My suggestion is the same stuff that the Keystone uses to seal the roof. It is a special white roof caulking. (The stuff you see all over your roof) Your dealer should have a tube on hand. It is good to have a tube on hand anyways. When I installed my Maxx Air Vents I noticed a few places that I did not like so I bought a tube and re-sealed just to be sure.

Thor


----------



## wolfwood (Sep 19, 2005)

Thor said:


> Wolfie
> 
> My suggestion is the same stuff that the Keystone uses to seal the roof.
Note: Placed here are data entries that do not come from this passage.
==> src/rtl/wordcount_xfer_sequencer.sv <==
// Sequences one word-count job: the input region is split into bounded
// read bursts on the reader port, then one write of the result region is
// issued on the writer port. All outputs are registered.
module wordcount_xfer_sequencer #(
  parameter int unsigned WORD_BYTES      = 8,
  parameter int unsigned MAX_CHUNK_BYTES = 16384,
  parameter int unsigned ADDR_ALIGN      = 64
) (
  input  logic                              clk,
  input  logic                              reset,
  input  logic                              kick_i,
  output logic                              busy_o,
  output logic                              done_o,
  input  logic [31:0]                       command_i,
  input  logic [31:0]                       num_of_words_i,
  input  logic [63:0]                       global_memory_offset_i,
  input  logic [31:0]                       result_bytes_i,
  output logic [31:0]                       chunk_count_o,
  wordcount_xfer_sequencer_if.master        rd_ctrl,
  wordcount_xfer_sequencer_if.master        wr_ctrl
);

  typedef enum logic [2:0] {IDLE, RD_ISSUE, RD_WAIT, WR_ISSUE, WR_WAIT, FIN} state_t;

  localparam logic [63:0] CHUNK_MAX  = 64'(MAX_CHUNK_BYTES);
  localparam logic [63:0] ALIGN_MASK = 64'(ADDR_ALIGN) - 64'd1;

  state_t      state_q;
  logic [1:0]  cmd_q;
  logic [31:0] res_q;
  logic [63:0] wr_base_q;
  logic [63:0] rd_remain_q;   // bytes left to read, including the chunk in flight
  logic [63:0] rd_addr_q;
  logic [63:0] rd_size_q;
  logic        rd_start_q;
  logic [63:0] wr_addr_q;
  logic [63:0] wr_size_q;
  logic        wr_start_q;
  logic        busy_q;
  logic        done_q;
  logic [31:0] chunk_q;

  logic [63:0] rd_total_d;
  logic [63:0] wr_base_d;
  logic [63:0] rd_remain_d;
  logic [63:0] rd_addr_d;
  logic        unused_cmd;

  // Job geometry from the live inputs (used at kick) and the advance of
  // the read cursor once the outstanding chunk completes.
  assign rd_total_d  = 64'(num_of_words_i) * 64'(WORD_BYTES);
  assign wr_base_d   = (global_memory_offset_i + rd_total_d + ALIGN_MASK) & ~ALIGN_MASK;
  assign rd_remain_d = rd_remain_q - rd_size_q;
  assign rd_addr_d   = rd_addr_q + rd_size_q;
  assign unused_cmd  = ^command_i[31:2];

  function automatic logic [63:0] clip_chunk(input logic [63:0] r);
    return (r > CHUNK_MAX) ? CHUNK_MAX : r;
  endfunction

  assign rd_ctrl.start              = rd_start_q;
  assign rd_ctrl.addr_offset        = rd_addr_q;
  assign rd_ctrl.xfer_size_in_bytes = rd_size_q;
  assign wr_ctrl.start              = wr_start_q;
  assign wr_ctrl.addr_offset        = wr_addr_q;
  assign wr_ctrl.xfer_size_in_bytes = wr_size_q;
  assign busy_o                     = busy_q;
  assign done_o                     = done_q;
  assign chunk_count_o              = chunk_q;

  // Job FSM; start pulses are set on entry to an ISSUE state so they line
  // up with it, done/busy-clear are set from FIN so they show the cycle after.
  always_ff @(posedge clk) begin
    if (reset) begin
      state_q     <= IDLE;
      cmd_q       <= '0;
      res_q       <= '0;
      wr_base_q   <= '0;
      rd_remain_q <= '0;
      rd_addr_q   <= '0;
      rd_size_q   <= '0;
      rd_start_q  <= 1'b0;
      wr_addr_q   <= '0;
      wr_size_q   <= '0;
      wr_start_q  <= 1'b0;
      busy_q      <= 1'b0;
      done_q      <= 1'b0;
      chunk_q     <= '0;
    end else begin
      rd_start_q <= 1'b0;
      wr_start_q <= 1'b0;
      done_q     <= 1'b0;
      case (state_q)
        IDLE: begin
          if (kick_i) begin
            cmd_q       <= command_i[1:0];
            res_q       <= result_bytes_i;
            wr_base_q   <= wr_base_d;
            rd_remain_q <= rd_total_d;
            chunk_q     <= '0;
            busy_q      <= 1'b1;
            if (command_i[0] && (rd_total_d != 64'd0)) begin
              rd_addr_q  <= global_memory_offset_i;
              rd_size_q  <= clip_chunk(rd_total_d);
              rd_start_q <= 1'b1;
              state_q    <= RD_ISSUE;
            end else if (command_i[1] && (result_bytes_i != 32'd0)) begin
              wr_addr_q  <= wr_base_d;
              wr_size_q  <= 64'(result_bytes_i);
              wr_start_q <= 1'b1;
              state_q    <= WR_ISSUE;
            end else begin
              state_q <= FIN;
            end
          end
        end
        RD_ISSUE: state_q <= RD_WAIT;
        RD_WAIT: begin
          if (rd_ctrl.done) begin
            chunk_q     <= chunk_q + 32'd1;
            rd_remain_q <= rd_remain_d;
            if (rd_remain_d == 64'd0) begin
              if (cmd_q[1] && (res_q != 32'd0)) begin
                wr_addr_q  <= wr_base_q;
                wr_size_q  <= 64'(res_q);
                wr_start_q <= 1'b1;
                state_q    <= WR_ISSUE;
              end else begin
                state_q <= FIN;
              end
            end else begin
              rd_addr_q  <= rd_addr_d;
              rd_size_q  <= clip_chunk(rd_remain_d);
              rd_start_q <= 1'b1;
              state_q    <= RD_ISSUE;
            end
          end
        end
        WR_ISSUE: state_q <= WR_WAIT;
        WR_WAIT: begin
          if (wr_ctrl.done) state_q <= FIN;
        end
        FIN: begin
          done_q  <= 1'b1;
          busy_q  <= 1'b0;
          state_q <= IDLE;
        end
        default: state_q <= IDLE;
      endcase
    end
  end

endmodule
It is a special white roof caulking. (The stuff you see all over your roof)Â Your dealer should have a tube on hand.Â It is good to have a tube on hand anyways.Â When I installed my Maxx Air Vents I noticed a few places that I did not like so I bought a tube and re-sealed just to be sure.
> 
> ...


That sounds almost too pratical!







No doubt we should have it on hand anyway in case we meet up with an unruly tree or similar. And it snot the same as the 'rubber roof cement" that Ghosty suggested?


----------



## NDJollyMon (Aug 22, 2003)

Dicor sealant.


----------



## h2oman (Nov 17, 2005)

That should be a warrenty issue. I'd make the dealer fix it. That way if it fails the dealer has to deal with it. They will use the proper repair materials as well.


----------



## CamperAndy (Aug 26, 2004)

Dicor self leveling sealant or Eternabond tape. For a pin hole I would not make an issue with the dealer but that is just me.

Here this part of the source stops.